++++ Material for this task ++++

--- config.mk ---
export PLATFORM = sky130hd
export DESIGN_NAME = aes_block_sched
export DESIGN_NICKNAME = d
export VERILOG_FILES = /design/src/rtl/aes_sched_pkg.sv /design/src/rtl/aes_block_sched_blk_fifo.sv /design/src/rtl/aes_block_sched.sv
export SDC_FILE = /design/constraint.sdc
export NUM_CORES = 1
export LEC_CHECK = 0
export ABC_AREA = 1
export CORE_MARGIN = 10
export CORE_UTILIZATION = 30
export DETAILED_ROUTE_END_ITERATION = 10
export PLACE_DENSITY = 0.51
export SYNTH_ARGS = -nofsm -noshare
export SYNTH_HDL_FRONTEND = slang
export SYNTH_SLANG_ARGS = --single-unit
--- constraint.sdc ---
create_clock -name sclk -period 48.9 [get_ports sclk]
set_input_delay 12.225 -clock sclk [delete_from_list [all_inputs] [get_ports sclk]]
set_output_delay 12.225 -clock sclk [all_outputs]
set_load 0.01 [all_outputs]
--- src/rtl/aes_sched_pkg.sv ---
// Shared constants for the AES block scheduler: block width, drop counter width,
// FSM state encoding and small helpers used by the scheduler and its FIFO.
package aes_sched_pkg;

  localparam int BLK_W  = 128;
  localparam int DROP_W = 16;

  typedef logic [2:0] state_t;

  localparam logic [2:0] ST_WAIT_KEY = 3'd0;
  localparam logic [2:0] ST_LOAD_KEY = 3'd1;
  localparam logic [2:0] ST_READY    = 3'd2;
  localparam logic [2:0] ST_ISSUE    = 3'd3;
  localparam logic [2:0] ST_WAIT     = 3'd4;

  function automatic logic is_busy(input state_t st);
    return !((st == ST_WAIT_KEY) || (st == ST_READY));
  endfunction

  function automatic logic [DROP_W-1:0] sat_inc(input logic [DROP_W-1:0] val);
    return (val == {DROP_W{1'b1}}) ? val : val + DROP_W'(1);
  endfunction

endpackage

--- src/rtl/aes_block_sched_blk_fifo.sv ---
// Synchronous FIFO of plaintext blocks; a push into a full FIFO is accepted only
// when a pop happens in the same cycle.
module blk_fifo
  import aes_sched_pkg::*;
#(
  parameter int DEPTH = 4
) (
  input  logic                      clk,
  input  logic                      rst,
  input  logic                      push,
  input  logic                      pop,
  input  logic [BLK_W-1:0]          din,
  output logic [BLK_W-1:0]          dout,
  output logic                      full,
  output logic                      empty,
  output logic [$clog2(DEPTH):0]    count
);

  localparam int AW = $clog2(DEPTH);

  logic [BLK_W-1:0] mem [DEPTH];
  logic [AW-1:0]    wr_ptr;
  logic [AW-1:0]    rd_ptr;
  logic             do_push;
  logic             do_pop;

  assign empty   = (count == '0);
  assign full    = (count == (AW+1)'(DEPTH));
  assign do_pop  = pop && !empty;
  assign do_push = push && (!full || do_pop);
  assign dout    = mem[rd_ptr];

  // Pointers wrap naturally because DEPTH is a power of two
  always_ff @(posedge clk or posedge rst) begin
    if (rst) begin
      wr_ptr <= '0;
      rd_ptr <= '0;
      count  <= '0;
    end else begin
      if (do_push) wr_ptr <= wr_ptr + AW'(1);
      if (do_pop)  rd_ptr <= rd_ptr + AW'(1);
      case ({do_push, do_pop})
        2'b10:   count <= count + (AW+1)'(1);
        2'b01:   count <= count - (AW+1)'(1);
        default: count <= count;
      endcase
    end
  end

  always_ff @(posedge clk) begin
    if (do_push) mem[wr_ptr] <= din;
  end

endmodule

--- src/rtl/aes_block_sched.sv ---
// Feeds buffered sensor blocks to an AES core one at a time, handling key loads,
// completion capture, AES timeouts and FIFO overflow accounting.
module aes_block_sched
  import aes_sched_pkg::*;
#(
  parameter int FIFO_DEPTH = 4,
  parameter int TIMEOUT    = 1023
) (
  input  logic               sclk,
  input  logic               rst,
  input  logic               key_done,
  input  logic [BLK_W-1:0]   key_in,
  input  logic [BLK_W-1:0]   data128,
  input  logic               data128_en,
  output logic [BLK_W-1:0]   aes_key,
  output logic               aes_key_load,
  output logic [BLK_W-1:0]   aes_din,
  output logic               aes_start,
  input  logic               aes_done,
  input  logic [BLK_W-1:0]   aes_dout,
  output logic [BLK_W-1:0]   cipher,
  output logic               cipher_valid,
  output logic [DROP_W-1:0]  drop_cnt,
  output logic               timeout_err,
  output logic               busy
);

  localparam int TW = $clog2(TIMEOUT + 1);

  state_t                    state;
  state_t                    next_state;
  logic                      pend_vld;
  logic [BLK_W-1:0]          pend_key;
  logic [TW-1:0]             tmo_cnt;

  logic                      fifo_full;
  logic                      fifo_empty;
  logic [BLK_W-1:0]          fifo_dout;
  logic [$clog2(FIFO_DEPTH):0] unused_fifo_count;

  logic                      key_req;
  logic                      key_take;
  logic [BLK_W-1:0]          key_sel;
  logic                      pop;
  logic                      drop;
  logic                      done_ok;
  logic                      tmo_hit;

  blk_fifo #(
    .DEPTH (FIFO_DEPTH)
  ) u_fifo (
    .clk   (sclk),
    .rst   (rst),
    .push  (data128_en),
    .pop   (pop),
    .din   (data128),
    .dout  (fifo_dout),
    .full  (fifo_full),
    .empty (fifo_empty),
    .count (unused_fifo_count)
  );

  // A key_done arriving in READY is taken directly, so the newest key always wins
  assign key_req  = key_done || pend_vld;
  assign key_sel  = key_done ? key_in : pend_key;
  assign key_take = ((state == ST_WAIT_KEY) && key_done) ||
                    ((state == ST_READY) && key_req);
  assign pop      = (state == ST_READY) && !key_req && !fifo_empty;
  assign drop     = data128_en && fifo_full && !pop;
  assign done_ok  = (state == ST_WAIT) && aes_done;
  assign tmo_hit  = (state == ST_WAIT) && !aes_done && (tmo_cnt == TW'(TIMEOUT - 1));

  always_comb begin
    next_state = state;
    case (state)
      ST_WAIT_KEY: if (key_done) next_state = ST_LOAD_KEY;
      ST_LOAD_KEY: next_state = ST_READY;
      ST_READY: begin
        if (key_req)          next_state = ST_LOAD_KEY;
        else if (!fifo_empty) next_state = ST_ISSUE;
      end
      ST_ISSUE:    next_state = ST_WAIT;
      ST_WAIT:     if (done_ok || tmo_hit) next_state = ST_READY;
      default:     next_state = ST_WAIT_KEY;
    endcase
  end

  always_ff @(posedge sclk or posedge rst) begin
    if (rst) begin
      state        <= ST_WAIT_KEY;
      busy         <= 1'b0;
      pend_vld     <= 1'b0;
      tmo_cnt      <= '0;
      aes_key      <= '0;
      aes_key_load <= 1'b0;
      aes_din      <= '0;
      aes_start    <= 1'b0;
      cipher       <= '0;
      cipher_valid <= 1'b0;
      drop_cnt     <= '0;
      timeout_err  <= 1'b0;
    end else begin
      state        <= next_state;
      busy         <= is_busy(next_state);
      aes_key_load <= (state == ST_LOAD_KEY);
      aes_start    <= pop;
      cipher_valid <= done_ok;

      if (key_take)      pend_vld <= 1'b0;
      else if (key_done) pend_vld <= 1'b1;

      if (key_take) aes_key <= key_sel;
      if (pop)      aes_din <= fifo_dout;
      if (done_ok)  cipher  <= aes_dout;

      if (state == ST_ISSUE)     tmo_cnt <= '0;
      else if (state == ST_WAIT) tmo_cnt <= tmo_cnt + TW'(1);

      if (tmo_hit) timeout_err <= 1'b1;
      if (drop)    drop_cnt    <= sat_inc(drop_cnt);
    end
  end

  // Holding register for a key that arrives while the core is occupied
  always_ff @(posedge sclk) begin
    if (key_done) pend_key <= key_in;
  end

endmodule

==> impl_metrics.toml <==
[run_status]
status = "complete, no violations"

[global_route]
grt_pass1_vias = 27700
grt_overflow = 0
grt_usage_pct = 17.0
grt_max_degree = 154
antenna_found_initial = 57
grt_pass1_wl_um = 190000

[drt]
drt_iter0_markers = 1672
dr.pass1.iters = 5
post_drt_wl_per_cell_um = 20.7
routed_via_density = 4.51
wl_um = 131000
vias = 28500
ant_nets = 0
drc = 0

[timing]
period_needed_ps = 15750
hold_viol = 0
final.setup_skew_ps = 48.1
fin_tns_setup_ps = 0
timing.fmax_mhz = 63.5
report.final.slew_viol_count = 0
timing.final.ws_setup_ps = 33150
setup_viol = 0
fin_crit_sh_pct = 32.2
relSlewSlack_pct = 26.8
worst_pin_slew_ps = 1100
rsz0062_at_grt = "false"

[synthesis]
yosys_register_bits = 1066
avgSynthCellArea_um2 = 10.8
synth_edf_count = 512
synth_cells = 3712
ys.flop_type = "edfxtp_1"
synthesis.nets = 4110
synthArstFlopShare_pct = 40.0
yosysSeqAreaShare_pct = 71.6
synth.distinct_cells = 30
ys_warn_count = 0
netlist_area_um2 = 40000

[place]
port-buffer-count = 793
gp_congestion = 0.803
place_ws_ps = 32110
dpl.hpwl_um = 87800

[critical_path]
slowest_stage = "buf_4"
cp_top_family = "buffers and inverters"
critical_path.max_fanout = 88
crit_end = "aes_key[88]"
cpMostUsedCell = "buf_4"
r2r_cells = 9
reg2reg_from = "state[2]"
path_class = "in -> async"
critical_path.reg2reg.endpoint = "u_fifo.mem[0][40]"
path_cells = "clkdlybuf4s50_1 -> inv_8 -> buf_4 -> buf_4 -> buf_4 -> buf_4"
reg2reg_slack_ps = 44900
crit_start = "rst"
critical-path-max-stage-delay_ps = 800
critical_path_arrival_ps = 16510
cp.depth = 6
required_ps = 49670
crit_buf_inv = 6
crit_path_end_kind = "asynchronous set/reset pin"
critPathLaunchType = "input port"

[flow_run]
max_cap_viol_count = 0

[power_and_ir_drop]
p_leak_uw = 0.0215
p_int_uw = 2180
p_comb_share_pct = 33.2
p_seq_share_pct = 40.5
p_sw_uw = 1140
ir_worst_vdd_mv = 0.0375
switching_share_pct = 34.4
p_per_area_nw_per_um2 = 62.5
pwr-share-clk_pct = 26.3

[clock_network]
clk_pin_slew_ps = 60
insertion_delay_ps = 740
holdBufCountCts = 0
htreeDepth = 3
cts_root_buffer = "clkbuf_16"
cts_tree = "done"
clk_path_buf_depth = 3
cts.sinks = 1066
cts_resized = 0
cts_setup_buffers = 0
cts_buffers = 118

[floorplan]
dieArea_um2 = 148000
rows = 133
initial_core_util_pct = 30.3
die_x_um = 385
core_area_um2 = 132000
ioPinCount = 794
chipHeight_um = 385

[layout]
fin_nets = 4851
syn_to_final_growth_pct = 33.2
fillers = 12700
regArea_um2 = 28600
layout-drive-gt1-share_pct = 5.31
multi_input_area_um2 = 10100

[worst_hold_path]
min_path_type = "reg -> reg"
## layout make-up
type                    instances  share of cell area (%)
diodes                         11                  0.0517
clock buffers                 169                    6.33
clock inverters                57                   0.950
inverters                      46                   0.372
multi-input cells            2402                    19.1
flip-flops and latches       1066                    53.8
well taps                    1755                    4.13
repair buffers                819                    15.4
## per-stage QoR
stage          hold slack, ps  util (%)  total power [µW]  instances  area [µm²]
6_report                  439      40.3              3330       6325       53200
5_1_grt                   456      40.3              3540       6322       53200
4_1_cts                   442      40.3              3390       6314       53200
3_5_place_dp              428      37.4              2500       6088       49300
3_3_place_gp              422      37.4              2490       6088       49300
2_1_floorplan             414         -              1910       3712       40000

++++

→ **Problem requirements**
The lines from the beginning of the records through the line containing "export ABC_AREA = 1" should be reproduced exactly. Include nothing else.

→ **Solution for this exercise**
--- config.mk ---
export PLATFORM = sky130hd
export DESIGN_NAME = aes_block_sched
export DESIGN_NICKNAME = d
export VERILOG_FILES = /design/src/rtl/aes_sched_pkg.sv /design/src/rtl/aes_block_sched_blk_fifo.sv /design/src/rtl/aes_block_sched.sv
export SDC_FILE = /design/constraint.sdc
export NUM_CORES = 1
export LEC_CHECK = 0
export ABC_AREA = 1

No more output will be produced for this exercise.